● Problem requirements
From the entries that follow, copy every line with the word "nofsm".

● Data extracted from a collection
## src/rtl/pctrap_pkg.sv

```systemverilog
package pctrap_pkg;
    localparam int unsigned INSTR_W = 32;

    localparam logic [5:0] OPC_JUMP_REL = 6'h06;
    localparam logic [5:0] OPC_REG_FMT  = 6'h3A;
    localparam logic [5:0] FUNC_TRAP    = 6'h34;

    typedef enum logic [1:0] {
        KIND_SEQ    = 2'd0,
        KIND_BRANCH = 2'd1,
        KIND_BREAK  = 2'd2
    } instr_kind_e;
endpackage

```

## src/rtl/pctrap_decode.sv

```systemverilog
module pctrap_decode
    import pctrap_pkg::*;
(
    input  logic [INSTR_W-1:0] instr_i,
    output instr_kind_e        kind_o,
    output logic [15:0]        imm16_o
);
    logic [5:0] opcode;
    logic [5:0] func;
    logic       upper_clear;

    always_comb begin
        opcode      = instr_i[5:0];
        func        = instr_i[16:11];
        upper_clear = (instr_i[31:22] == 10'd0);
        imm16_o     = instr_i[21:6];
        if (opcode == OPC_JUMP_REL && upper_clear) begin
            kind_o = KIND_BRANCH;
        end else if (opcode == OPC_REG_FMT && func == FUNC_TRAP) begin
            kind_o = KIND_BREAK;
        end else begin
            kind_o = KIND_SEQ;
        end
    end
endmodule

```

## src/rtl/pctrap_target.sv

```systemverilog
module pctrap_target #(
    parameter int unsigned ADDR_W = 32
) (
    input  logic [ADDR_W-1:0] pc_i,
    input  logic [15:0]       imm16_i,
    output logic [ADDR_W-1:0] seq_pc_o,
    output logic [ADDR_W-1:0] target_o,
    output logic              misaligned_o
);
    localparam int unsigned EXT_W = ADDR_W - 16;

    logic [ADDR_W-1:0] offset;

    always_comb begin
        offset       = {{EXT_W{imm16_i[15]}}, imm16_i};
        seq_pc_o     = pc_i + ADDR_W'(4);
        target_o     = seq_pc_o + offset;
        misaligned_o = (target_o[1:0] != 2'b00);
    end
endmodule

```

## src/rtl/pc_trap_unit.sv

```systemverilog
module pc_trap_unit
    import pctrap_pkg::*;
#(
    parameter int unsigned ADDR_W    = 32,
    parameter int unsigned STAT_W    = 32,
    parameter int unsigned PIE_BIT   = 0,
    parameter int unsigned U_BIT     = 1,
    parameter logic [ADDR_W-1:0] RESET_VEC = 32'h0000_1000,
    parameter logic [ADDR_W-1:0] BREAK_VEC = 32'h0000_0120
) (
    input  logic               clk,
    input  logic               rst,
    input  logic               instr_valid_i,
    input  logic [31:0]        instr_i,
    input  logic [STAT_W-1:0]  status_i,
    output logic [ADDR_W-1:0]  pc_o,
    output logic [STAT_W-1:0]  status_o,
    output logic [ADDR_W-1:0]  brk_addr_o,
    output logic [STAT_W-1:0]  brk_stat_o,
    output logic               misalign_o,
    output logic [ADDR_W-1:0]  fault_addr_o
);
    localparam logic [STAT_W-1:0] TRAP_CLR_MASK =
        (STAT_W'(1) << PIE_BIT) | (STAT_W'(1) << U_BIT);

    typedef struct packed {
        logic [ADDR_W-1:0] pc;
        logic [STAT_W-1:0] status;
        logic [ADDR_W-1:0] brk_addr;
        logic [STAT_W-1:0] brk_stat;
        logic              misalign;
        logic [ADDR_W-1:0] fault_addr;
    } trap_state_t;

    trap_state_t st_d, st_q;

    instr_kind_e       kind;
    logic [15:0]       imm16;
    logic [ADDR_W-1:0] seq_pc;
    logic [ADDR_W-1:0] br_target;
    logic              br_misaligned;

    pctrap_decode u_decode (
        .instr_i (instr_i),
        .kind_o  (kind),
        .imm16_o (imm16)
    );

    pctrap_target #(.ADDR_W(ADDR_W)) u_target (
        .pc_i         (st_q.pc),
        .imm16_i      (imm16),
        .seq_pc_o     (seq_pc),
        .target_o     (br_target),
        .misaligned_o (br_misaligned)
    );

    always_comb begin
        st_d            = st_q;
        st_d.misalign   = 1'b0;
        st_d.fault_addr = '0;
        if (instr_valid_i) begin
            unique case (kind)
                KIND_BRANCH: begin
                    st_d.status = status_i;
                    if (br_misaligned) begin
                        st_d.misalign   = 1'b1;
                        st_d.fault_addr = br_target;
                    end else begin
                        st_d.pc = br_target;
                    end
                end
                KIND_BREAK: begin
                    st_d.brk_stat = status_i;
                    st_d.brk_addr = seq_pc;
                    st_d.status   = status_i & ~TRAP_CLR_MASK;
                    st_d.pc       = BREAK_VEC;
                end
                default: begin
                    st_d.status = status_i;
                    st_d.pc     = seq_pc;
                end
            endcase
        end
    end

    always_ff @(posedge clk) begin
        if (rst) begin
            st_q.pc         <= RESET_VEC;
            st_q.status     <= '0;
            st_q.brk_addr   <= '0;
            st_q.brk_stat   <= '0;
            st_q.misalign   <= 1'b0;
            st_q.fault_addr <= '0;
        end else begin
            st_q <= st_d;
        end
    end

    assign pc_o         = st_q.pc;
    assign status_o     = st_q.status;
    assign brk_addr_o   = st_q.brk_addr;
    assign brk_stat_o   = st_q.brk_stat;
    assign misalign_o   = st_q.misalign;
    assign fault_addr_o = st_q.fault_addr;

    // an idle cycle keeps every architectural register and no fault is raised
    p_idle_hold_r10: assert property (@(posedge clk) disable iff (rst)
        !instr_valid_i |=> ($stable(pc_o) && $stable(status_o) && $stable(brk_addr_o)
                            && $stable(brk_stat_o) && !misalign_o));

    // a breakpoint lands on the handler and saves the following address
    p_break_entry_r6: assert property (@(posedge clk) disable iff (rst)
        (instr_valid_i && kind == KIND_BREAK) |=>
            (pc_o == BREAK_VEC && brk_addr_o == $past(pc_o) + ADDR_W'(4)));

    // trap entry leaves interrupt enable and user mode cleared
    p_break_status_r7: assert property (@(posedge clk) disable iff (rst)
        (instr_valid_i && kind == KIND_BREAK) |=>
            (status_o[PIE_BIT] == 1'b0 && status_o[U_BIT] == 1'b0
             && brk_stat_o == $past(status_i)));

    // a raised fault means the PC did not move and the address is unaligned
    p_fault_pc_r4: assert property (@(posedge clk) disable iff (rst)
        misalign_o |-> ($stable(pc_o) && fault_addr_o[1:0] != 2'b00));

    // the fault flag is a single-cycle pulse
    p_fault_pulse_r4: assert property (@(posedge clk) disable iff (rst)
        misalign_o |=> !misalign_o);

    // an aligned branch moves the PC off the sequential path only through the target
    p_branch_taken_r2: assert property (@(posedge clk) disable iff (rst)
        (instr_valid_i && kind == KIND_BRANCH && !br_misaligned) |=>
            (pc_o == $past(br_target) && !misalign_o));
endmodule

```

## config.mk

```make
export PLATFORM = sky130hd
export DESIGN_NAME = pc_trap_unit
export DESIGN_NICKNAME = d
export VERILOG_FILES = /design/src/rtl/pctrap_pkg.sv /design/src/rtl/pctrap_decode.sv /design/src/rtl/pctrap_target.sv /design/src/rtl/pc_trap_unit.sv
export SDC_FILE = /design/constraint.sdc
export NUM_CORES = 1
export LEC_CHECK = 0
export BUFFER_PORTS_ARGS = -buffer_cell sky130_fd_sc_hd__buf_4
export CAP_MARGIN = 20
export CELL_PAD_IN_SITES_DETAIL_PLACEMENT = 0
export CELL_PAD_IN_SITES_GLOBAL_PLACEMENT = 2
export CORE_ASPECT_RATIO = 0.75
export CORE_MARGIN = 4
export CORE_UTILIZATION = 32
export CTS_CLUSTER_DIAMETER = 40
export DETAILED_ROUTE_END_ITERATION = 10
export GPL_ROUTABILITY_DRIVEN = 0
export PLACE_DENSITY = 0.86
export SKIP_CTS_REPAIR_TIMING = 1
export SLEW_MARGIN = 20
export SYNTH_ARGS = -nofsm -noshare
export SYNTH_HDL_FRONTEND = slang
export SYNTH_SLANG_ARGS = --single-unit
```

## constraint.sdc

```tcl
create_clock -name clk -period 9.7 [get_ports clk]
set_input_delay 1.94 -clock clk [delete_from_list [all_inputs] [get_ports clk]]
set_output_delay 1.94 -clock clk [all_outputs]
set_load 0.005 [all_outputs]
```

==> results of run 1 <==
worst max-delay path, cell delays in order (launching register included):
cell,delay [ns]
dfxtp_1,0.46
ha_1,0.30
nand4_1,0.24
nor4_2,0.66
nand4_1,0.30
xnor2_1,0.50
ha_1,0.35
a21oi_1,0.19
o21ai_0,0.26
a211oi_1,0.30
o21ai_0,0.11
a21o_2,0.24
or3_2,0.46
a31oi_1,0.19
nor2_1,0.07
synthesized netlist by cell type, types with 7 or more instances:
cell type,instances,area [sq um]
xor2_1,23,201
o21ai_0,36,180
xnor2_1,33,289
inv_1,28,105
and3_1,9,56.3
a211oi_1,20,150
nand2_1,124,465
nand4_1,18,113
nand3_1,21,105
nand2b_1,8,50.1
a21oi_1,96,480
dfxtp_1,161,3220
and2_1,11,68.8
o221ai_1,7,61.3
clkbuf_1,42,158
ha_1,38,475
mux2i_1,32,320
nor2_1,143,537
nor3_1,27,135
routing by layer:
metal	vias to the layer above	global-route usage, %	wire length, um
met5	-	0	0
met1	3699	27.9	13300
met2	252	28.9	12200
li1	3889	-	-
met4	0	4.35	361
met3	28	6.74	2560
logic make-up (layout without fill, tap and decap cells):
family / after synthesis / count (layout)
buffers and inverters: 88 / 296
muxes: 32 / 32
xor gates and xnor gates: 56 / 56
DFF: 161 / 161
and+or+nand+nor: 400 / 400
AOI/OAI and AO/OA: 226 / 226
adders and majority gates: 39 / 39
final cells by class:
class                   count  area [sq um]  share of cell area [%]
well taps                 338           423                    3.95
clock buffers              20           467                    4.36
flip-flops and latches    161          3220                    30.1
clock inverters            12           133                    1.24
inverters                  29           109                    1.02
multi-input cells         753          4580                    42.8
repair buffers            235          1760                    16.5
through the flow:
stage	total power, mW	setup slack [ns]	util [%]	area (sq um)	hold WS (ns)
final	1.59	4.96	42.6	10700	0.454
after global routing	1.66	4.54	42.6	10700	0.470
after CTS	1.61	5.11	42.6	10700	0.456
after detailed placement	0.912	4.92	40.2	10100	0.447
after global placement	0.912	4.89	40.2	10100	0.443
after floorplan	0.826	5.58	-	8200	0.453
cell usage in the layout, fill, tap and decap left out, drive strengths merged, types with 11 or more instances in the layout:
master / netlist / layout
buf: 7 / 235
dfxtp: 161 / 161
nor2: 143 / 143
nand2: 124 / 124
a21oi: 96 / 96
ha: 38 / 38
o21ai: 38 / 38
xnor2: 33 / 33
mux2i: 32 / 32
inv: 28 / 29
nor3: 29 / 29
xor2: 23 / 23
nand3: 21 / 21
a211oi: 20 / 20
clkbuf: 51 / 20
nand4: 19 / 19
and2: 11 / 11
and3: 11 / 11
how the worst min path moves through the flow:
stage                        start  cells after the start             end
floorplan            brk_addr_o[0]                      2   brk_addr_o[0]
global placement    brk_stat_o[10]                      2  brk_stat_o[10]
detailed placement   brk_stat_o[7]                      2   brk_stat_o[7]
CTS                  brk_stat_o[7]                      2   brk_stat_o[7]
global route         brk_stat_o[6]                      2   brk_stat_o[6]
finish               brk_stat_o[7]                      2   brk_stat_o[7]
registers in the layout, indices dropped and copies added (netlist names):
name and count:
status_o 32, fault_addr_o 32, brk_stat_o 32, misalign_o 1
brk_addr_o 32, pc_o 32
power by group through the flow:
stage	clock (mW)	sequential, mW	combinational (mW)
detailed placement	0	0.703	0.209
global route	0.738	0.690	0.231
floorplan	0	0.700	0.126
finish	0.694	0.688	0.211
global placement	0	0.703	0.210
CTS	0.710	0.688	0.210
==> impl_metrics.ini, run 1 <==
[floorplan]
die_area_sq_mm = 0.0283
dieHeight_um = 147
ios = 228
coreArea_sq_mm = 0.0251
dieWidth_um = 193
initial_core_util_pct = 32.7
fp-row-count = 50

[power]
powerDensity_mw_per_mm2 = 149
power_frac_comb_pct = 13.2
p_sw_uw = 427
swShare_pct = 26.8
p_leak_nw = 4.65
power.share.clock_pct = 43.6
p_int_mw = 1.16
vdd_drop_max_mv = 0.113
pwr-share-seq_pct = 43.2

[layout]
antenna_cells = 0
drive_gt1_share_pct = 23.5
nets = 1303
syn2layout_area_growth_pct = 30.4
instances_no_fill = 1548
fillers = 2613

[detailed_routing]
vias = 7868
drc = 0
wl_mm = 28.4
drtAntennaViolNets = 0
vias_per_cell = 5.08
drtPass1Iterations = 5
first_iter_violations = 440
wl_per_cell_um = 18.3

[synthesis]
synth_edf_count = 0
avgSynthCellArea_sq_um = 8.19
synth_compound_area_share_pct = 17.2
synth_warnings = 0
syn_area_sq_mm = 0.00820
synth_top_family_by_area = simple AND/OR/NAND/NOR gates
synthCells = 1002
synth_adder_area_share_pct = 6.04
synthesis.nets = 1108
synth-seq-cells = 161
yosys.area_share.simple_pct = 22.6
synthMuxAreaShare_pct = 3.90
synth_top_flop_cell = dfxtp_1
synthXorXnorAreaFrac_pct = 5.98
yosysSeqAreaShare_pct = 39.3
async_flop_share_pct = 0
synth.distinct_cells = 75

[timing]
hold_viol = 0
slew_viol_final = 0
period_needed_ns = 4.74
setup_viol = 0
rsz0062_at_grt = no
tns_ns = 0
min_period_over_period_pct = 48.8
max_freq_ghz = 0.211
relSlewSlack_pct = 46.3
tightest_slew_ns = 0.803
skew_ns = 0.0114

[critical_path]
required_ns = 10.02
path_max_fanout = 8
r2r_end = pc_o[29]
worstSetupPathType = reg2reg
endpoint = pc_o[29]
startpoint_type = flip-flop
cp-end-kind = flip-flop
startpoint = pc_o[2]
crit_arrival_ns = 5.06
r2r_start = pc_o[2]
rr_worst_depth = 14
reg2reg_slack_ns = 4.96

[worst_hold_path]
hold_path_class = reg2reg

[clock_network]
clk_latency_ns = 0.43
cts_tree = done
cts_root_buffer = clkbuf_16
clk_pin_slew_worst_paths_ns = 0.07
h-tree-depth = 4
clkSinkCount = 161
cts_made_buffers = 17
cts_buffer_depth = 2

[grt]
grt_pass1_wl_mm = 43.5
grt_util_all_layers_pct = 19.7
grt_pass1_vias = 7546
grt.overflow.total = 0
antenna_found_initial = 0
grt_max_degree = 67

[outcome]
status = completed

[placed_design]
hpwlAfterDp_mm = 21.3
place_inst = 1516
port_buffers = 227

[flow_run]
max_cap_viol_count = 0
Power figures use the tool's default switching activity.
==> inputs of run 2 (changes only) <==
--- a/config.mk
+++ b/config.mk
@@ -11,11 +11,11 @@
 export CELL_PAD_IN_SITES_GLOBAL_PLACEMENT = 2
 export CORE_ASPECT_RATIO = 0.75
 export CORE_MARGIN = 4
-export CORE_UTILIZATION = 32
+export CORE_UTILIZATION = 30
 export CTS_CLUSTER_DIAMETER = 40
 export DETAILED_ROUTE_END_ITERATION = 10
 export GPL_ROUTABILITY_DRIVEN = 0
-export PLACE_DENSITY = 0.86
+export PLACE_DENSITY = 0.81
 export SKIP_CTS_REPAIR_TIMING = 1
 export SLEW_MARGIN = 20
 export SYNTH_ARGS = -nofsm -noshare
==> constraint.sdc (replaced) <==
create_clock -name clk -period 4.8 [get_ports clk]
set_input_delay 0.96 -clock clk [delete_from_list [all_inputs] [get_ports clk]]
set_output_delay 0.96 -clock clk [all_outputs]
set_load 0.005 [all_outputs]
==> impl_metrics.ini, run 2 (synthesis gave the netlist of run 1 again) <==
[critical_path]
max_stage_delay_ns = 0.53
path_cells = ha_1, nand4_1, nor4_4, nand4_1, xnor2_1, ha_1, a21oi_1, o21ai_0, or3_1, a211oi_1, nor2_1, xor2_1, a221oi_1, nor2_1
startpoint_type = flip-flop
required_ns = 5.12
path_max_fanout = 8
worstSetupPathType = reg2reg
cpMaxStageDelayCell = nor4_4
cp-end-kind = flip-flop
crit_arrival_ns = 4.67

[clock_network]
cts_buffer_depth = 2
clkSinkCount = 161
clk_pin_slew_worst_paths_ns = 0.07
cts_made_buffers = 17
cts_root_buffer = clkbuf_16
clk_latency_ns = 0.43
h-tree-depth = 4
cts_tree = done

[timing]
timing.hold.ws_ns = 0.455
slew_viol_final = 0
relSlewSlack_pct = 40.1
tightest_slew_ns = 0.898
tns_ns = 0
hold_viol = 0
setup_viol = 0
max_freq_ghz = 0.230
rsz0062_at_grt = no
min_period_over_period_pct = 90.7
period_needed_ns = 4.35
skew_ns = 0.0107

[power]
power.share.clock_pct = 44.4
power_frac_comb_pct = 13.3
powerDensity_mw_per_mm2 = 304
swShare_pct = 27.1
p_leak_nw = 4.73
p_int_mw = 2.39
p_total_mw = 3.29
p_sw_uw = 891
vdd_drop_max_mv = 0.287
pwr-share-seq_pct = 42.3

[layout]
fin_area_sq_mm = 0.0108
nets = 1310
layout_common_cells = buf_4 (240), dfxtp_1 (161), nor2_1 (143)
syn2layout_area_growth_pct = 31.9
drive_gt1_share_pct = 23.9
final_common_cell = buf_4
antenna_cells = 0
instances_no_fill = 1568

[placed_design]
placed_area_sq_mm = 0.0102
port_buffers = 227
hpwlAfterDp_mm = 22.0
place_inst = 1536

[grt]
grt_busiest_layer = met2
use_met2_pct = 29.3
grt_pass1_wl_mm = 44.6
antenna_found_initial = 0
use_met3_pct = 5.98
grt_max_degree = 80
grt_pass1_vias = 7644
grt.overflow.total = 0
use_met1_pct = 26.4
grt_util_all_layers_pct = 19.0

[detailed_routing]
drtAntennaViolNets = 0
drc = 0
wl_per_cell_um = 18.7
wl_mm = 29.4
vias = 7907
drtPass1Iterations = 6
first_iter_violations = 499
vias_per_cell = 5.04

[worst_hold_path]
hold_path_class = reg2reg

[floorplan]
dieWidth_um = 199
coreArea_sq_mm = 0.0269
die_area_sq_mm = 0.0301
dieHeight_um = 151
ios = 228
fp-row-count = 52
initial_core_util_pct = 30.5

[outcome]
status = completed

[flow_run]
max_cap_viol_count = 0
run 2: cell count changes in the layout (fill, tap and decap cells not counted), sizes merged:
cell | previous run | this run
buf | 235 | 242
inv | 29 | 34
clkinvlp | 6 | 2
bufinv | 2 | 3
clkbuf | 20 | 19
clkinv | 4 | 3
run 2: cell type report:
type                       count  area (sq um)
clock buffer                  19           443
clock inverter                13           171
fill                        2840         16100
inverter                      29           109
multi-input combinational    753          4590
sequential                   161          3220
tap                          351           439
timing repair buffer         242          1840
run 2: final timing paths:
kind                            depth (start not counted)             to          start  slack [ns]
worst max-delay path                                   14       pc_o[25]        pc_o[2]        0.45
worst max register to register                         14       pc_o[25]        pc_o[2]        0.45
worst min register to register                          2  brk_stat_o[3]  brk_stat_o[3]        0.45
worst min-delay path                                    2  brk_stat_o[3]  brk_stat_o[3]        0.45
run 2: critical path, delay by kind of cell, from the launching register on:
family | cells | cell delay [ns]
AND/OR/NAND/NOR | 6 | 1.66
XOR/XNOR | 2 | 0.60
flip-flops | 1 | 0.47
adder cells (fa/ha/maj) | 2 | 0.63
AO/OA/AOI/OAI | 4 | 0.89
run 2: layer usage:
layer,vias to the layer above,wire [um]
li1,3920,-
met1,3752,13800
met2,220,13100
met3,15,2100
met4,0,306
met5,-,0
run 2: stage by stage:
step / worst slack, ns / utilization (%)
2_1_floorplan: 1.11 / -
3_3_place_gp: 0.610 / 37.8
3_5_place_dp: 0.367 / 37.8
4_1_cts: 0.303 / 40.1
5_1_grt: 0.0710 / 40.2
6_report: 0.447 / 40.2
run 2: power by group through the flow:
stage	registers [mW]	clock network (mW)	logic [mW]
2_1_floorplan	1.41	0	0.255
3_3_place_gp	1.42	0	0.436
3_5_place_dp	1.42	0	0.435
4_1_cts	1.39	1.50	0.437
5_1_grt	1.39	1.55	0.482
6_report	1.39	1.46	0.438
==> inputs of run 3 (changes only) <==
--- a/config.mk
+++ b/config.mk
@@ -5,13 +5,14 @@
 export SDC_FILE = /design/constraint.sdc
 export NUM_CORES = 1
 export LEC_CHECK = 0
+export ABC_AREA = 1
 export BUFFER_PORTS_ARGS = -buffer_cell sky130_fd_sc_hd__buf_4
 export CAP_MARGIN = 20
 export CELL_PAD_IN_SITES_DETAIL_PLACEMENT = 0
 export CELL_PAD_IN_SITES_GLOBAL_PLACEMENT = 2
 export CORE_ASPECT_RATIO = 0.75
-export CORE_MARGIN = 4
-export CORE_UTILIZATION = 30
+export CORE_MARGIN = 5
+export CORE_UTILIZATION = 28
 export CTS_CLUSTER_DIAMETER = 40
 export DETAILED_ROUTE_END_ITERATION = 10
 export GPL_ROUTABILITY_DRIVEN = 0
==> impl_metrics.ini, run 3 <==
[power]
powerDensity_mw_per_mm2 = 300
pwr-share-seq_pct = 41.1
p_total_mw = 3.42
p_leak_nw = 5.75
p_int_mw = 2.43
p_sw_uw = 986
power.share.clock_pct = 43.3
power_frac_comb_pct = 15.5
swShare_pct = 28.8
vdd_drop_max_mv = 0.215

[layout]
antenna_cells = 0
regArea_sq_mm = 0.00322
fillers = 3354
nets = 1641
multiInputGateArea_sq_mm = 0.00470
drive_gt1_share_pct = 18.2
layout_common_cells = nand2_1 (295), nor2_1 (251), buf_4 (233)
final_common_cell = nand2_1
syn2layout_area_growth_pct = 30.7

[clock_network]
cts_root_buffer = clkbuf_16
clk_latency_ns = 0.43
clkSinkCount = 161
cts_tree = done
cts_made_buffers = 17
clk_pin_slew_worst_paths_ns = 0.07
h-tree-depth = 4
cts_buffer_depth = 2

[detailed_routing]
drtAntennaViolNets = 0
drc = 0
first_iter_violations = 692
wl_per_cell_um = 17.8
vias = 9079
drtPass1Iterations = 5
vias_per_cell = 4.65
wl_mm = 34.8

[timing]
period_needed_ns = 3.71
max_freq_ghz = 0.270
slew_viol_final = 0
hold_viol = 0
relSlewSlack_pct = 40.4
setup_viol = 0
rsz0062_at_grt = no
min_period_over_period_pct = 77.2
tns_ns = 0
tightest_slew_ns = 0.895
skew_ns = 0.0118

[synthesis]
synth_most_common_cell = nand2_1
yosysTopAreaCell = dfxtp_1
async_flop_share_pct = 0
synth.distinct_cells = 38
synthesis.nets = 1435
synth-seq-cells = 161
yosys-top-cells-area = dfxtp_1 (37%), nand2_1 (13%), nor2_1 (11%), inv_1 (6.5%), o21ai_0 (5.6%)
avgSynthCellArea_sq_um = 6.56
synth_commonest_cells = nand2_1 (295), nor2_1 (252), dfxtp_1 (161)
synthCells = 1329
synth_top_flop_cell = dfxtp_1
synth_edf_count = 0
syn_area_sq_mm = 0.00872
synth_top_cell_area_share_pct = 37.0
yosysSeqAreaShare_pct = 37.0
synth_warnings = 0

[critical_path]
worstSetupPathType = reg2reg
startpoint_type = flip-flop
path_max_fanout = 6
required_ns = 5.15
cpMaxStageDelayCell = dfxtp_1
path_cells = ha_1, nand2_1, nor2_1, nand2_1, nor2_2, nand2_1, inv_1, nand2_1, nand2_1, inv_1, ha_1, nand2_1, nor2_1, inv_1, nor3_1, nand3_1, nand3_1, nand3_1, a21oi_1
crit_arrival_ns = 4.06
cp_common_cell = nand2_1
cp-end-kind = flip-flop
rr_worst_depth = 19
max_stage_delay_ns = 0.42

[grt]
grt_util_all_layers_pct = 19.7
grt_max_degree = 77
antenna_found_initial = 0
grt_pass1_wl_mm = 52.8
grt.overflow.total = 0
grt_pass1_vias = 8769

[worst_hold_path]
hold_path_class = reg2reg
timing.hold.worst_path_depth = 2

[floorplan]
dieHeight_um = 163
dieWidth_um = 214
fp-row-count = 56
coreArea_sq_mm = 0.0310
initial_core_util_pct = 28.2
die_area_sq_mm = 0.0348
ios = 228

[placed_design]
hpwlAfterDp_mm = 26.8
port_buffers = 227

[outcome]
status = completed

[flow_run]
max_cap_viol_count = 0
## run 3: cell type report
cell class	instances	share of cell area, %
multi-input combinational	965	41.2
clock inverter	12	1.49
sequential	161	28.3
clock buffer	20	4.01
inverter	157	5.23
tap	406	4.46
timing repair buffer	233	15.3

● Output of the exercise
export SYNTH_ARGS = -nofsm -noshare
 export SYNTH_ARGS = -nofsm -noshare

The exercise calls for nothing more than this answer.